As we’ve covered before, trying to replay Rachel Reeves’ 2022 rhetoric back at her in 2024 hasn’t proved a great strategy. The economy, Labour’s goals, and her messaging have changed a lot since promising to be the UK’s first green chancellor.
Delivering a ‘green budget’ is a test that can’t be met. Green is not an outcome, it’s a vibe. Searching for a vibe risks ignoring substance for the sake of rhetoric. The budget did two things that green groups should be ecstatic about.
The first is that it confirmed that this government doesn’t look at climate as an outcome in its own right, but sees it as the tool for delivering the outcomes they want to see.
Climate policy as process carries far more influence. Labour wants voters’ lives to improve. They want to deliver better wages, working conditions and jobs, and they want to bring costs down. How do they want to do that? Through a jobs-rich transition and making renewable electricity the (cheaper) norm.
Climate policy as process carries far more influence.
Sometimes this will lead to climate decisions that environmental advocates might not be ecstatic about. It’s clear the government wants to prioritise CCUS, not just because the CCC suggests it's pretty important, but also because it’s an opportunity for those who suffered from de-industrialisation or who might be at risk over the next decade to gain. It’s also deeply unionised, ditto nuclear. These might not be the technologies that campaigners want to see first and foremost, but it's hard to paint them as bad for the climate - not least because it was arch-greenie Ed Miliband behind them! If we can demonstrate that other technologies also provide the same specific, place-based outcomes that nuclear and CCUS can, then you’re pushing at an open door.*
The second win is that green advocates now have a whole new swathe of levers to pull that can accelerate climate action.
Obviously, investment has gone up, a lot. The debate around the new public sector net financial liabilities rule, and the headroom it provides, has filled plenty of column inches. A friend asked after the budget, if it was so easy to increase investment why didn’t we do that before, and well… quite. Desnz were the biggest beneficiary of that rule, increasing their capital budget by 25% and crucially their ability to spend that increased budget well with a near 10% rise in resource spending.
But by focusing on the new fiscal rule we’ve slightly skipped over the power of having key state investment vehicles off-balance sheet. Sure we’ve talked about GBE and NWFs initial investments in physical capital, but look at how other state development banks or companies use that power. 0% loan for your home upgrade? Why not. Land restoration and nature recovery - could do with some of that. Water? Okay maybe not water, but you get the idea.
Other enablers will be confirmed in the spending review.
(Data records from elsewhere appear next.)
<file path="src/rtl/multicycle_controller.sv">
`default_nettype none
// ============================================================================
// Module   : multicycle_controller
// Purpose  : Multi-cycle sequencer for the MIPS-subset datapath (register
//            heap, SimpleALU, RAM, PC/next-PC mux). Runs a FETCH / DECODE /
//            EXEC / MEM / WB state machine so the ALU and RAM are shared
//            across instruction phases, drives every datapath strobe and
//            mux select, traps illegal instructions and counts retired
//            instructions.
// Ports    :
//   clk         in   system clock, rising edge
//   rst         in   synchronous reset, active low
//   opcode      in   inst[31:26] from the instruction register
//   funct       in   inst[5:0] from the instruction register
//   ZF          in   ALU zero flag (used only by beq/bne in EXEC)
//   PCWrite     out  load PC from the PC_s-selected value
//   IRWrite     out  load instruction register from instruction memory
//   RegWrite    out  register heap write enable
//   MemWrite    out  data RAM write enable
//   ALU_OP      out  000 and,001 or,010 xor,011 nor,100 add,101 sub,
//                    110 slt,111 sllv
//   w_r_s       out  write-register select: 00 rd, 01 rt, 10 $31
//   w_r_data_s  out  write-data select: 00 ALU F, 01 Mem, 10 PC+4
//   imm_s       out  1 sign-extend immediate, 0 zero-extend
//   rt_imm_s    out  ALU B input: 1 immediate, 0 rt
//   PC_s        out  00 PC+4, 01 rs, 10 branch target, 11 jump target
//   state       out  current state code (debug)
//   halted      out  illegal instruction trapped
//   retire      out  one-cycle pulse in the final state of an instruction
//   inst_count  out  retired-instruction counter (wraps)
// Revision : 1.0 - initial release
// ============================================================================
module multicycle_controller #(
    parameter int CNT_W = 32
) (
    input  logic             clk,
    input  logic             rst,
    input  logic [5:0]       opcode,
    input  logic [5:0]       funct,
    input  logic             ZF,
    output logic             PCWrite,
    output logic             IRWrite,
    output logic             RegWrite,
    output logic             MemWrite,
    output logic [2:0]       ALU_OP,
    output logic [1:0]       w_r_s,
    output logic [1:0]       w_r_data_s,
    output logic             imm_s,
    output logic             rt_imm_s,
    output logic [1:0]       PC_s,
    output logic [2:0]       state,
    output logic             halted,
    output logic             retire,
    output logic [CNT_W-1:0] inst_count
);

    // ------------------------------------------------------------------
    // State encoding (codes 5 and 6 are unused and recover to FETCH)
    // ------------------------------------------------------------------
    typedef enum logic [2:0] {
        S_FETCH  = 3'd0,
        S_DECODE = 3'd1,
        S_EXEC   = 3'd2,
        S_MEM    = 3'd3,
        S_WB     = 3'd4,
        S_HALT   = 3'd7
    } state_t;

    // Instruction classes produced by the decoder
    typedef enum logic [3:0] {
        C_ILLEGAL = 4'd0,
        C_ALU_R   = 4'd1,
        C_ALU_I   = 4'd2,
        C_LW      = 4'd3,
        C_SW      = 4'd4,
        C_BEQ     = 4'd5,
        C_BNE     = 4'd6,
        C_J       = 4'd7,
        C_JAL     = 4'd8,
        C_JR      = 4'd9
    } cls_t;

    // Opcodes
    localparam logic [5:0] c_OP_RTYPE = 6'h00;
    localparam logic [5:0] c_OP_J     = 6'h02;
    localparam logic [5:0] c_OP_JAL   = 6'h03;
    localparam logic [5:0] c_OP_BEQ   = 6'h04;
    localparam logic [5:0] c_OP_BNE   = 6'h05;
    localparam logic [5:0] c_OP_ADDI  = 6'h08;
    localparam logic [5:0] c_OP_SLTI  = 6'h0A;
    localparam logic [5:0] c_OP_ANDI  = 6'h0C;
    localparam logic [5:0] c_OP_ORI   = 6'h0D;
    localparam logic [5:0] c_OP_XORI  = 6'h0E;
    localparam logic [5:0] c_OP_LW    = 6'h23;
    localparam logic [5:0] c_OP_SW    = 6'h2B;

    // R-type function codes
    localparam logic [5:0] c_FN_SLLV  = 6'h04;
    localparam logic [5:0] c_FN_JR    = 6'h08;
    localparam logic [5:0] c_FN_ADD   = 6'h20;
    localparam logic [5:0] c_FN_SUB   = 6'h22;
    localparam logic [5:0] c_FN_AND   = 6'h24;
    localparam logic [5:0] c_FN_OR    = 6'h25;
    localparam logic [5:0] c_FN_XOR   = 6'h26;
    localparam logic [5:0] c_FN_NOR   = 6'h27;
    localparam logic [5:0] c_FN_SLT   = 6'h2A;

    // ALU operation codes
    localparam logic [2:0] c_ALU_AND  = 3'b000;
    localparam logic [2:0] c_ALU_OR   = 3'b001;
    localparam logic [2:0] c_ALU_XOR  = 3'b010;
    localparam logic [2:0] c_ALU_NOR  = 3'b011;
    localparam logic [2:0] c_ALU_ADD  = 3'b100;
    localparam logic [2:0] c_ALU_SUB  = 3'b101;
    localparam logic [2:0] c_ALU_SLT  = 3'b110;
    localparam logic [2:0] c_ALU_SLLV = 3'b111;

    // Mux select codes
    localparam logic [1:0] c_PC_PLUS4  = 2'b00;
    localparam logic [1:0] c_PC_RS     = 2'b01;
    localparam logic [1:0] c_PC_BRANCH = 2'b10;
    localparam logic [1:0] c_PC_JUMP   = 2'b11;
    localparam logic [1:0] c_WR_RD     = 2'b00;
    localparam logic [1:0] c_WR_RT     = 2'b01;
    localparam logic [1:0] c_WR_RA     = 2'b10;
    localparam logic [1:0] c_WD_ALU    = 2'b00;
    localparam logic [1:0] c_WD_MEM    = 2'b01;
    localparam logic [1:0] c_WD_PC4    = 2'b10;

    // ------------------------------------------------------------------
    // Registered state
    // ------------------------------------------------------------------
    state_t           r_state_q;
    state_t           w_state_d;
    logic [CNT_W-1:0] r_count_q;
    logic [CNT_W-1:0] w_count_d;

    // ------------------------------------------------------------------
    // Decoder: purely a function of the (stable) instruction register
    // ------------------------------------------------------------------
    cls_t       w_cls;
    logic [2:0] w_dec_alu;
    logic       w_dec_sext;

    always_comb begin
        w_cls      = C_ILLEGAL;
        w_dec_alu  = c_ALU_AND;
        w_dec_sext = 1'b0;
        case (opcode)
            c_OP_RTYPE: begin
                w_cls = C_ALU_R;
                case (funct)
                    c_FN_ADD:  w_dec_alu = c_ALU_ADD;
                    c_FN_SUB:  w_dec_alu = c_ALU_SUB;
                    c_FN_AND:  w_dec_alu = c_ALU_AND;
                    c_FN_OR:   w_dec_alu = c_ALU_OR;
                    c_FN_XOR:  w_dec_alu = c_ALU_XOR;
                    c_FN_NOR:  w_dec_alu = c_ALU_NOR;
                    c_FN_SLT:  w_dec_alu = c_ALU_SLT;
                    c_FN_SLLV: w_dec_alu = c_ALU_SLLV;
                    c_FN_JR:   w_cls     = C_JR;
                    default:   w_cls     = C_ILLEGAL;
                endcase
            end
            c_OP_ADDI: begin
                w_cls      = C_ALU_I;
                w_dec_alu  = c_ALU_ADD;
                w_dec_sext = 1'b1;
            end
            c_OP_SLTI: begin
                w_cls      = C_ALU_I;
                w_dec_alu  = c_ALU_SLT;
                w_dec_sext = 1'b1;
            end
            c_OP_ANDI: begin
                w_cls     = C_ALU_I;
                w_dec_alu = c_ALU_AND;
            end
            c_OP_ORI: begin
                w_cls     = C_ALU_I;
                w_dec_alu = c_ALU_OR;
            end
            c_OP_XORI: begin
                w_cls     = C_ALU_I;
                w_dec_alu = c_ALU_XOR;
            end
            c_OP_LW:  w_cls = C_LW;
            c_OP_SW:  w_cls = C_SW;
            c_OP_BEQ: w_cls = C_BEQ;
            c_OP_BNE: w_cls = C_BNE;
            c_OP_J:   w_cls = C_J;
            c_OP_JAL: w_cls = C_JAL;
            default:  w_cls = C_ILLEGAL;
        endcase
    end

    // ------------------------------------------------------------------
    // Next-state and output logic
    // ------------------------------------------------------------------
    logic       w_pc_write;
    logic       w_ir_write;
    logic       w_reg_write;
    logic       w_mem_write;
    logic       w_retire;
    logic       w_halted;
    logic [2:0] w_alu_op;
    logic [1:0] w_wr_sel;
    logic [1:0] w_wd_sel;
    logic       w_imm_sel;
    logic       w_rt_imm_sel;
    logic [1:0] w_pc_sel;

    always_comb begin
        w_state_d    = r_state_q;
        w_pc_write   = 1'b0;
        w_ir_write   = 1'b0;
        w_reg_write  = 1'b0;
        w_mem_write  = 1'b0;
        w_retire     = 1'b0;
        w_halted     = 1'b0;
        w_alu_op     = c_ALU_AND;
        w_wr_sel     = c_WR_RD;
        w_wd_sel     = c_WD_ALU;
        w_imm_sel    = 1'b0;
        w_rt_imm_sel = 1'b0;
        w_pc_sel     = c_PC_PLUS4;

        case (r_state_q)
            S_FETCH: begin
                w_ir_write = 1'b1;
                w_pc_write = 1'b1;
                w_pc_sel   = c_PC_PLUS4;
                w_state_d  = S_DECODE;
            end

            S_DECODE: begin
                w_state_d = (w_cls == C_ILLEGAL) ? S_HALT : S_EXEC;
            end

            S_EXEC: begin
                case (w_cls)
                    C_ALU_R: begin
                        w_alu_op  = w_dec_alu;
                        w_state_d = S_WB;
                    end
                    C_ALU_I: begin
                        w_alu_op     = w_dec_alu;
                        w_rt_imm_sel = 1'b1;
                        w_imm_sel    = w_dec_sext;
                        w_state_d    = S_WB;
                    end
                    C_LW: begin
                        w_alu_op     = c_ALU_ADD;
                        w_imm_sel    = 1'b1;
                        w_rt_imm_sel = 1'b1;
                        w_state_d    = S_MEM;
                    end
                    C_SW: begin
                        w_alu_op     = c_ALU_ADD;
                        w_imm_sel    = 1'b1;
                        w_rt_imm_sel = 1'b1;
                        w_mem_write  = 1'b1;
                        w_retire     = 1'b1;
                        w_state_d    = S_FETCH;
                    end
                    C_BEQ, C_BNE: begin
                        // The ALU subtracts rs-rt in this same cycle, so ZF
                        // is only meaningful here.
                        w_alu_op   = c_ALU_SUB;
                        w_imm_sel  = 1'b1;
                        w_pc_sel   = c_PC_BRANCH;
                        w_pc_write = (w_cls == C_BEQ) ? ZF : ~ZF;
                        w_retire   = 1'b1;
                        w_state_d  = S_FETCH;
                    end
                    C_J: begin
                        w_pc_sel   = c_PC_JUMP;
                        w_pc_write = 1'b1;
                        w_retire   = 1'b1;
                        w_state_d  = S_FETCH;
                    end
                    C_JAL: begin
                        // PC+4 is still available from the PC register
                        // until this edge, so the link write happens here.
                        w_pc_sel    = c_PC_JUMP;
                        w_pc_write  = 1'b1;
                        w_reg_write = 1'b1;
                        w_wr_sel    = c_WR_RA;
                        w_wd_sel    = c_WD_PC4;
                        w_retire    = 1'b1;
                        w_state_d   = S_FETCH;
                    end
                    C_JR: begin
                        w_pc_sel   = c_PC_RS;
                        w_pc_write = 1'b1;
                        w_retire   = 1'b1;
                        w_state_d  = S_FETCH;
                    end
                    default: begin
                        // Instruction register changed under us: trap.
                        w_state_d = S_HALT;
                    end
                endcase
            end

            S_MEM: begin
                w_state_d = S_WB;
            end

            S_WB: begin
                case (w_cls)
                    C_ALU_R: begin
                        w_reg_write = 1'b1;
                        w_wr_sel    = c_WR_RD;
                        w_wd_sel    = c_WD_ALU;
                    end
                    C_ALU_I: begin
                        w_reg_write = 1'b1;
                        w_wr_sel    = c_WR_RT;
                        w_wd_sel    = c_WD_ALU;
                    end
                    C_LW: begin
                        w_reg_write = 1'b1;
                        w_wr_sel    = c_WR_RT;
                        w_wd_sel    = c_WD_MEM;
                    end
                    default: begin
                        w_reg_write = 1'b0;
                    end
                endcase
                w_retire  = 1'b1;
                w_state_d = S_FETCH;
            end

            S_HALT: begin
                w_halted  = 1'b1;
                w_state_d = S_HALT;
            end

            default: begin
                w_state_d = S_FETCH;
            end
        endcase
    end

    // Retire counter advances on every retiring edge and wraps naturally.
    always_comb begin
        w_count_d = r_count_q;
        if (w_retire) begin
            w_count_d = r_count_q + CNT_W'(1);
        end
    end

    always_ff @(posedge clk) begin
        if (!rst) begin
            r_state_q <= S_FETCH;
            r_count_q <= '0;
        end else begin
            r_state_q <= w_state_d;
            r_count_q <= w_count_d;
        end
    end

    // ------------------------------------------------------------------
    // Outputs: write strobes and retire are suppressed while reset is
    // asserted so nothing in the datapath changes during reset.
    // ------------------------------------------------------------------
    assign PCWrite    = w_pc_write  & rst;
    assign IRWrite    = w_ir_write  & rst;
    assign RegWrite   = w_reg_write & rst;
    assign MemWrite   = w_mem_write & rst;
    assign retire     = w_retire    & rst;
    assign ALU_OP     = w_alu_op;
    assign w_r_s      = w_wr_sel;
    assign w_r_data_s = w_wd_sel;
    assign imm_s      = w_imm_sel;
    assign rt_imm_s   = w_rt_imm_sel;
    assign PC_s       = w_pc_sel;
    assign state      = r_state_q;
    assign halted     = w_halted;
    assign inst_count = r_count_q;

endmodule
`default_nettype wire

</file>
The budget reminded people that the Warm Homes plan is important and will grow. It’s not clear boosting it now means it could get out the door this winter anyway. GBE got a tranche of cash in line with its current size and ability to spend that cash - alongside the very wise decision to seed it in UKIB/NWF so it can get going faster. It also makes it less of an immediate political target with the right searching desperately for waste. Despite pressure from firms on growth, investment, and jobs, the windfall tax plans went ahead full bore.
And remember, a significant number of climate-enabling policies aren’t budget measures anyway. Climate advocates have their planning bill, their increased CfD budget, their strategic spatial plan etc.
There are criticisms to be made. The fuel duty cut extension is mad, it’s a farce to imply it’s ever going up again. Defra, one of the hardest hit departments under the Tories, was hit again. While the ELMs budget will stay, they’ve got nothing to play with to make progress on the environment. It’s a shame. Defra should be right in Morgan McSweeney’s sights as a department with a very tangible ability to improve people’s lives. They’re trying to position themselves as a growth department but without concrete evidence that wasn’t going to sway HMT. They need outsiders making the political case of why as a department it can deliver on the government’s political objectives, not just technocratic ones.
So no the budget was not ‘green’, it was blue labour’s very own shade of red. The state is back, investment is growing, and there’s a willingness to actually get involved and do something not sit back and hope the market does it for them - providing working people see the benefit. That should, in the long run, be a good thing for the climate. It certainly has been a good thing for Desnz.
*that is by the way not lots and lots of new jobs (this is a very bad and not credible message), but well-paid, secure, unionised jobs realistically available to existing fossil fuel-based workers
Re Warm Homes Plan. Not sure it’s right that not boosting it now doesn’t have future trade offs. Sends a signal to the supply chain not to invest so when govt does want to press the accelerator there may not be enough fuel in the tank (if they want it to be as big as suggested in opposition).
One mild disagreement: The fuel duty freeze is fine - the current tax is far above the carbon price - so if you can bank some political credit for it, which you can use to build windfarms, that's a good tradeoff.
Though the fiction that it will increase in future is ridiculous.